WHAT IS BEING ASKED: Please copy every line from the following entries in which the word "cells" appears.

== Segment start ==

From an optimization exercise on the open Yosys and OpenROAD flow, aimed at small area and a short achievable clock period; shortcuts taken in it are not production practice. Power and IR drop assume default switching activity.

## MAC
module MAC(
	clk,
	rst_n,
	in_valid,
	in_mode,
	in_act,
	in_wgt,
	out_act_idx,
	out_wgt_idx,
	out_idx,
	out_valid,
	out_data,
	out_finish
);
input clk, rst_n, in_valid, in_mode;
input [0:7][3:0] in_act;
input [0:8][3:0] in_wgt;
output logic [3:0] out_act_idx, out_wgt_idx, out_idx;
output logic out_valid, out_finish;
output logic [0:7][11:0] out_data;
logic cs, mode;
logic [3:0] cnt;
logic [2:0] out_cnt;
assign out_act_idx = cnt;
assign out_cnt = mode ? (cnt[2:0] - 3'd2) : cnt[2:0];
always @(posedge clk or negedge rst_n) begin
	if (!rst_n) out_wgt_idx <= 4'd1;
	else out_wgt_idx <= in_valid ? 4'd1 : cnt + 4'd2;
end
always @(posedge clk or negedge rst_n) begin
	if (!rst_n) begin
		cs <= 1'b0;
		mode <= 1'b0;
		cnt <= 4'd0;
		out_valid <= 1'b0;
		out_finish <= 1'b0;
	end else begin
		if (in_valid) cs <= 1'b1;
		else if (out_finish) cs <= 1'b0;
		if (in_valid) mode <= in_mode;
		cnt <= in_valid ? 4'd0 : cnt + 4'd1;
		out_valid <= !in_valid && cs && (mode ? (cnt >= 4'd2 && cnt <= 4'd9) : cnt[3]);
		out_finish <= out_valid && (out_cnt == 3'd7);
	end
end
always @(posedge clk) begin
	out_idx <= {~mode, out_cnt};
end
logic mode_nx, pad_top, pad_bot;
assign mode_nx = in_valid ? in_mode : mode;    
assign pad_top = mode_nx & (cnt == 4'd1);
assign pad_bot = mode_nx & (cnt == 4'd8);
logic [0:7][3:0] wr, wt;
always @(posedge clk) begin
	for (integer x = 0; x < 8; x = x + 1) begin
		if ((x < 3 && pad_top) || (x >= 6 && pad_bot)) begin
			wr[x] <= 4'hf;
			wt[x] <= 4'h0;
		end else begin
			wr[x] <= ~in_wgt[x];
			wt[x] <= in_wgt[x];
		end
	end
end
logic csel;
assign csel = mode;
wire [0:7][3:0] act_n = ~in_act;
logic [0:8][3:0] a0;    
logic [0:8][3:0] a1;    
logic [0:8][3:0] a2;    
logic [0:8][3:0] a3;    
logic [0:8][3:0] a4;    
logic [0:8][3:0] a5;    
logic [0:8][3:0] a6;    
logic [0:8][3:0] a7;    
wire ld0 = csel | (cnt == 4'd0);
always @(posedge clk) begin
	if (ld0) a0[0] <= csel ? act_n[1] : act_n[0];
	if (ld0) a0[1] <= csel ? a0[4] : act_n[1];
	if (ld0) a0[2] <= csel ? a0[5] : act_n[2];
	if (cnt == 4'd0) a0[3] <= act_n[3];
	if (ld0) a0[4] <= csel ? a0[7] : act_n[4];
	if (ld0) a0[5] <= csel ? a0[0] : act_n[5];
  ...
For scale: roughly 490 flip-flops, about 180 I/O pins, ~0.043 sq mm of cells after synthesis.
clock: 8.4 ns
lec_check: 0
cap_margin: 20
core_margin: 2
core_utilization: 40
cts_cluster_diameter: 150
cts_cluster_size: 20
setup_slack_margin: 4.0
slew_margin: 20
standard.sh (not shown) runs the stock make flow with config.mk's settings and CLKGATE_MAP_FILE= SYNTH_SCRIPT=/design/flow/synth_recipe.tcl, a recipe that flattens the netlist after the stock synthesis.
==> flow/flow/run.sh <==
#!/bin/bash
# Layout flow: the standard flow, except that synthesis skips Yosys's early
# "abc -fast" pass (SYNTH_ARGS=-noabc), so the full adders the RTL spells out
# map to full-adder cells without inverters between them. The registers keep
# the standard synthesis's instance names and cell types: the standard
# synthesis is run first for reference, and if the two differ in anything but
# the names, its netlist is used unchanged. Ports are buffered with buf_2 rather
# than the delay cell buffer_ports picks by default. Each step logs to a file here.
set -u
RES=$PWD/orfs/results/$FLOW_PLATFORM/MAC/base

bash standard.sh synth > 1_synth_standard.log 2>&1 || exit 1
cp "$RES/1_2_yosys.v" standard_netlist.v

bash standard.sh clean_synth > 1_clean.log 2>&1
if SYNTH_ARGS=-noabc bash standard.sh "$RES/1_2_yosys.v" > 1_synth_noabc.log 2>&1 &&
   python3 flow/match_regs.py standard_netlist.v "$RES/1_2_yosys.v" > 1_match_regs.log 2>&1; then
  echo "using the netlist synthesized without the early ABC pass" >> 1_match_regs.log
else
  echo "falling back to the standard netlist" >> 1_match_regs.log
  bash standard.sh clean_synth >> 1_clean.log 2>&1
  bash standard.sh synth > 1_synth_standard2.log 2>&1 || exit 1
fi

export BUFFER_PORTS_ARGS="-buffer_cell sky130_fd_sc_hd__buf_2"
bash standard.sh > 2_layout.log 2>&1
Other scripts of this flow, unchanged in this note and not shown: flow/flow/match_regs.py
Then changed:
SETUP_SLACK_MARGIN = 4.2   (was 4.0)
Outcome:
- The changed run completed with no timing, DRC or antenna violations
- worst setup slack gets better by 0.17 ns
- sequential power went down by a few percent
- combinational power went up by a few percent
- power went up by a few percent
- first-iteration DRC count went up by roughly a tenth
- synthesized area is unchanged
- cell count went up by a few percent
- via count went up by a few percent
No run of this note included a check of the RTL's function; only the layout flow was run.

[afterwards: timing with drivers on the ports]
How much do the figures lean on ideal ports? The routed layouts below were timed once more, with nothing changed but the port constraints. Step 1 sets driving cells, clkbuf_16 on the clock port and buf_2 on the other inputs (assumed; they add their load-dependent delay and slew). Step 2 times the ports against the registers' clock, not the clock port: input delays grow and output delays shrink by t, the midpoint of the rising clock arrivals with the driver on. a / b / c = ideal / step 1 / step 2; a / b = the first two.
run | t (ns) | setup slack, ns | worst setup path after step 2 | worst register clock-pin slew, ns | cell pins on the clock port's net
the first run | 0.720 | 4.084 / 4.084 / 4.084 | register to register | 0.11 / 0.11 | 1
the second run | 0.729 | 4.251 / 4.251 / 4.251 | register to register | 0.11 / 0.11 | 1
After both steps every run listed still meets setup and hold.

== Segment end ==

EXERCISE RESPONSE:
For scale: roughly 490 flip-flops, about 180 I/O pins, ~0.043 sq mm of cells after synthesis.
# map to full-adder cells without inverters between them. The registers keep
How much do the figures lean on ideal ports? The routed layouts below were timed once more, with nothing changed but the port constraints. Step 1 sets driving cells, clkbuf_16 on the clock port and buf_2 on the other inputs (assumed; they add their load-dependent delay and slew). Step 2 times the ports against the registers' clock, not the clock port: input delays grow and output delays shrink by t, the midpoint of the rising clock arrivals with the driver on. a / b / c = ideal / step 1 / step 2; a / b = the first two.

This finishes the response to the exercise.